A method for piercing holes in a sufficiently thin-walled part suitable for hydroforming applications is provided. In the first step, a work piece is provided within a die cavity. The work piece is then subjected to hydraulic pressure, such that it expands to fill the die cavity. A punch is then forced through the work piece, which pierces a hole in the work piece and creates a slug therefrom. As the slug breaks away from the work piece, it expands as the material relaxes; this expansion makes the diameter of the slug larger than the diameter of the punch. The slug is then passed through a slug capturing area, which has a cross section smaller than the slug diameter. After the slug clears the slug capturing area, the punch reciprocates back to its original position. As the face of the punch retracts beyond the slug capturing area, the slug is too large to follow the punch back through, and the slug is stripped off of the punch.

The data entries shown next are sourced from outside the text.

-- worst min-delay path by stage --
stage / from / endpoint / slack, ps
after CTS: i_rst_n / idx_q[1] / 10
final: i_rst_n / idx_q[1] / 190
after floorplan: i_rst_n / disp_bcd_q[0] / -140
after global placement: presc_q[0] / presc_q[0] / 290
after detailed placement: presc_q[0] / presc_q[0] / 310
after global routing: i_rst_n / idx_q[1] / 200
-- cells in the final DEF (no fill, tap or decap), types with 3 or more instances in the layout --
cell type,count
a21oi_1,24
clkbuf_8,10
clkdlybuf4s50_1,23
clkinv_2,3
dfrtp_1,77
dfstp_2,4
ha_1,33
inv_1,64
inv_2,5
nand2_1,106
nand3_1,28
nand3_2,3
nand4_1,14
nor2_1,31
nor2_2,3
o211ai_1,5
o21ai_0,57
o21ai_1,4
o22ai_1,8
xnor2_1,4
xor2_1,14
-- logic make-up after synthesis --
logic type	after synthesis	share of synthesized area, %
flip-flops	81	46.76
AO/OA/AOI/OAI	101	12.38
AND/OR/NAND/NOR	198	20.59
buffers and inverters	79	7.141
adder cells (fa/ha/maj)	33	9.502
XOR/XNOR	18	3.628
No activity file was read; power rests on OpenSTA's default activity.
[src/rtl/cpu_mem_arbiter.sv]
// cpu_mem_arbiter
//   Puts the CPU's separate instruction and data ports onto one shared,
//   variable-latency memory bus. While cpu_stall is high the arbiter first
//   performs the pending data access (if any) and then the instruction fetch.
//   It then releases the pipeline for exactly one clock, with cpu_iin and
//   cpu_din valid during that clock.
//
// Optional feature (compile-time macro ARB_TIMEOUT_EN):
//   When the macro is defined, each access gives up after TIMEOUT cycles
//   without an ack. A read that gives up returns ERR_DATA, and a write that
//   gives up is dropped. The sticky bus_err flag is then set.
//   When the macro is undefined, the arbiter waits for ack indefinitely and
//   bus_err is tied low.
//
// Ports
//   clk, rst                 clock; asynchronous active-high reset
//   cpu_iaddr                instruction fetch address
//   cpu_daddr / cpu_dout     data address / store data
//   cpu_drw                  [1]=read, [0]=write, 00=none, 11=write
//   cpu_iin / cpu_din        registered fetched instruction / load data
//   cpu_stall                freezes the CPU pipeline
//   mem_req/mem_rd/mem_wr    bus request and strobes
//   mem_addr / mem_wdata     bus address / write data
//   mem_rdata / mem_ack      bus read data / transfer complete
//   bus_err                  sticky timeout flag
module cpu_mem_arbiter #(
    parameter int unsigned TIMEOUT  = 255,
    parameter logic [31:0] ERR_DATA = 32'hDEADBEEF
) (
    input  logic        clk,
    input  logic        rst,
    input  logic [31:0] cpu_iaddr,
    input  logic [31:0] cpu_daddr,
    input  logic [31:0] cpu_dout,
    input  logic [1:0]  cpu_drw,
    output logic [31:0] cpu_iin,
    output logic [31:0] cpu_din,
    output logic        cpu_stall,
    output logic        mem_req,
    output logic        mem_rd,
    output logic        mem_wr,
    output logic [31:0] mem_addr,
    output logic [31:0] mem_wdata,
    input  logic [31:0] mem_rdata,
    input  logic        mem_ack,
    output logic        bus_err
);

    typedef enum logic [1:0] {
        IDLE  = 2'd0,
        DATA  = 2'd1,
        FETCH = 2'd2,
        RUN   = 2'd3
    } state_t;

    state_t      state_q, state_d;
    logic [31:0] iin_q, iin_d;
    logic [31:0] din_q, din_d;
    logic        busy;       // a bus access is in flight this cycle
    logic        expire;     // access gives up this cycle without an ack
    logic        done;       // access completes this cycle (ack or expiry)
    logic [31:0] rdata_eff;  // ack wins over expiry in the same cycle
    logic        dacc;

    assign dacc      = (cpu_drw != 2'b00);
    assign busy      = (state_q == DATA) || (state_q == FETCH);
    assign done      = busy && (mem_ack || expire);
    assign rdata_eff = mem_ack ? mem_rdata : ERR_DATA;

`ifdef ARB_TIMEOUT_EN
    logic [15:0] cnt_q, cnt_d;
    logic        err_q, err_d;

    always_comb begin
        expire = busy && !mem_ack && (cnt_q == 16'(TIMEOUT - 1));
        // The counter restarts on every new access, including the
        // back-to-back DATA->FETCH hand-over.
        cnt_d  = 16'd0;
        if (busy && !done) begin
            cnt_d = cnt_q + 16'd1;
        end
        err_d  = err_q | expire;
    end

    always_ff @(posedge clk or posedge rst) begin
        if (rst) begin
            cnt_q <= 16'd0;
            err_q <= 1'b0;
        end else begin
            cnt_q <= cnt_d;
            err_q <= err_d;
        end
    end

    assign bus_err = err_q;
`else
    logic unused_params;
    assign unused_params = ^{TIMEOUT[15:0], ERR_DATA};
    assign expire        = 1'b0;
    assign bus_err       = 1'b0;
`endif

    always_comb begin
        state_d   = state_q;
        iin_d     = iin_q;
        din_d     = din_q;
        cpu_stall = 1'b1;
        mem_req   = 1'b0;
        mem_rd    = 1'b0;
        mem_wr    = 1'b0;
        mem_addr  = 32'd0;
        mem_wdata = 32'd0;
        case (state_q)
            IDLE: begin
                state_d = dacc ? DATA : FETCH;
            end
            DATA: begin
                mem_req   = 1'b1;
                mem_addr  = cpu_daddr;
                mem_wr    = cpu_drw[0];
                mem_rd    = cpu_drw[1] & ~cpu_drw[0];
                mem_wdata = cpu_dout;
                if (done) begin
                    if (cpu_drw == 2'b10) begin
                        din_d = rdata_eff;
                    end
                    state_d = FETCH;
                end
            end
            FETCH: begin
                mem_req  = 1'b1;
                mem_rd   = 1'b1;
                mem_addr = cpu_iaddr;
                if (done) begin
                    iin_d   = rdata_eff;
                    state_d = RUN;
                end
            end
            RUN: begin
                // The pipeline advances on this edge. cpu_drw already
                // describes the instruction that comes next.
                cpu_stall = 1'b0;
                state_d   = dacc ? DATA : FETCH;
            end
            default: begin
                state_d = IDLE;
            end
        endcase
    end

    always_ff @(posedge clk or posedge rst) begin
        if (rst) begin
            state_q <= IDLE;
            iin_q   <= 32'd0;
            din_q   <= 32'd0;
        end else begin
            state_q <= state_d;
            iin_q   <= iin_d;
            din_q   <= din_d;
        end
    end

    assign cpu_iin = iin_q;
    assign cpu_din = din_q;

endmodule
[config.mk]
export PLATFORM = sky130hd
export DESIGN_NAME = cpu_mem_arbiter
export DESIGN_NICKNAME = d
export VERILOG_FILES = /design/src/rtl/cpu_mem_arbiter.sv
export SDC_FILE = /design/constraint.sdc
export NUM_CORES = 1
export LEC_CHECK = 0
export ABC_AREA = 1
export ABC_CLOCK_PERIOD_IN_PS = 3500
export BUFFER_PORTS_ARGS = -buffer_cell sky130_fd_sc_hd__clkbuf_2
export CAP_MARGIN = 10
export CORE_AREA = 2 2 103 105
export CTS_CLUSTER_SIZE = 30
export DETAILED_ROUTE_END_ITERATION = 12
export DIE_AREA = 0 0 105 107
export PLACE_DENSITY_LB_ADDON = 0.3
export SLEW_MARGIN = 20
export SYNTH_ARGS = -nofsm -noshare
export SYNTH_HDL_FRONTEND = slang
export SYNTH_SLANG_ARGS = --single-unit
[constraint.sdc]
create_clock -name clk -period 3.5 [get_ports clk]
set_clock_uncertainty 0.05 [all_clocks]
set_input_delay 0.35 -clock clk [delete_from_list [all_inputs] [get_ports clk]]
set_output_delay 0.35 -clock clk [all_outputs]
set_load 0.01 [all_outputs]
==> impl_metrics.py <==
metrics = {
    "run_status": {
        "run_status": "finished, final reports clean",
    },
    "routing": {
        "num_vias": 3794,
        "wl_mm": 11.79,
        "ant_nets": 0,
        "first_pass_iters": 5,
        "drcViolationCount": 0,
        "viasPerCell": 4.501,
        "wire_per_inst_um": 13.99,
        "first_iter_violations": 290,
    },
    "global_route": {
        "grt_max_degree": 68,
        "antenna_found_initial": 0,
        "grt_usage_pct": 20.54,
        "grt_pass1_vias": 3619,
        "grt_pass1_wl_mm": 18.10,
        "grt_overflow_total": 0,
    },
    "logic_synthesis": {
        "syn_area_um2": 3655,
        "synth-seq-cells": 66,
        "syn_area_per_cell_um2": 8.086,
        "syn_inst": 452,
        "ys_types": 20,
        "ys_seq_area_share_pct": 45.19,
        "synth_fp_nets": 589,
        "yosys_warnings": 0,
    },
    "setup_path": {
        "worstSetupPathType": "reg -> out",
        "crit_required_ns": 3.10,
        "crit_fanout": 67,
        "cpPeakStageDelay_ns": 0.51,
        "arrival_ns": 2.24,
        "cp-start-kind": "register",
        "crit_chain": "inv_1 -> ha_2 -> buf_4 -> nand2_1 -> a21oi_1 -> clkbuf_2",
        "slowest_stage": "buf_4",
        "end_kind": "output pin",
    },
    "cells_and_area": {
        "synthToLayoutAreaGrowth_pct": 41.46,
        "antenna_cells": 0,
        "fill_cells": 1021,
        "layout-drive-gt1-share_pct": 49.36,
        "fin_nets": 839,
    },
    "cts": {
        "htreeDepth": 3,
        "clkSinkCount": 66,
        "post_cts_resized": 0,
        "clockBufferDepth": 2,
        "clockRootBuffer": "clkbuf_8",
        "ctsHoldBuffers": 0,
        "cts_tree": "yes",
        "clk_latency_ns": 0.33,
        "post_cts_buffers": 0,
        "numCtsBuffers": 9,
        "clk_pin_slew_worst_paths_ns": 0.07,
    },
    "sta": {
        "drv_slew": 0,
        "relSlewSlack_pct": 40.85,
        "finalCritPeriodShare_pct": 75.36,
        "worst_pin_slew_ns": 0.8863,
        "rsz0062_at_grt": "false",
        "setup-tns-final_ns": 0,
        "whs_ns": 0.1070,
        "setup_viol": 0,
        "min_period_ns": 2.637,
        "layout_setup_ws_ns": 0.8625,
        "hold_viol": 0,
        "fmax_ghz": 0.3791,
    },
    "pwr": {
        "p_per_area_nw_per_um2": 847.1,
        "netSwitchingPower_w": 0.001975,
        "power.total_w": 0.004380,
        "internal_power_w": 0.002405,
        "ir_drop_v": 0.0004362,
        "p_leak_nw": 3.199,
        "switching_share_pct": 45.09,
        "p_seq_share_pct": 29.4,
        "pwr-share-clk_pct": 16.5,
        "combPwrFrac_pct": 54.1,
    },
    "place": {
        "place_hpwl_mm": 9.338,
        "gp_congestion": 0.8437,
        "port_buffers": 264,
        "place_ws_ns": 1.229,
    },
    "die": {
        "io_pins": 266,
        "coreArea_um2": 10090,
        "fp-row-count": 37,
        "die_h_um": 107,
        "start_util_pct": 36.21,
        "die_x_um": 105,
        "die-area_um2": 11240,
    },
    "min_path": {
        "hp-class": "in -> async",
    },
    "flow_run": {
        "max_cap_viol_count": 0,
    },
}
## per-stage QoR
step / instances / area (µm²) / utilization, %
after detailed placement: 827 / 4942 / 48.97
final: 843 / 5170 / 51.23
after global routing: 843 / 5170 / 51.23
after CTS: 843 / 5169 / 51.21
after global placement: 827 / 4942 / 48.97
after floorplan: 452 / 3655 / -
## layer usage
layer / track usage (%) / vias to the layer above / routed length [µm] / share of wire [%]
met2: 33.95 / 183 / 5788 / 49
met1: 25.11 / 1728 / 4754 / 40
li1: - / 1868 / - / -
met3: 6.809 / 15 / 961 / 8.1
met4: 7.333 / 0 / 289 / 2.5
met5: 0 / - / 0 / 0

The above features and advantages and other features and advantages of the present invention are readily apparent from the following detailed description of the best modes for carrying out the invention when taken in connection with the accompanying drawings.

FIG. 1 is a fragmentary schematic cross section of an embodiment of a slug expanding and capturing apparatus;

FIG. 2 is a side view of a portion of the punch shown in FIG. 1;

FIGS. 3-9 collectively demonstrate the operation of the slug expanding and capturing apparatus of FIG. 1, FIG. 3 shows the addition of hydraulic pressure in the work piece, which flexes the unsupported portions of the work piece walls;

FIG. 4 shows the punch advancing into the first wall of the work piece as the angular face begins to separate the first slug;

FIG. 5 shows the separated first slug as it moves into the interior of the work piece and relaxes away from the angular face;

FIG. 6 shows the first slug and punch as they impact the second wall of the work piece;

FIG. 7 shows the first and second slugs being compressed as they move through the converging conical portion of the button interior;

FIG. 8 shows the expanded first and second slugs after being stripped from the angular face by the slug capturing area as the work piece loses hydraulic pressure; and

FIG. 9 shows the first and second slugs falling out of the system through the ejection chute as the punch reciprocates.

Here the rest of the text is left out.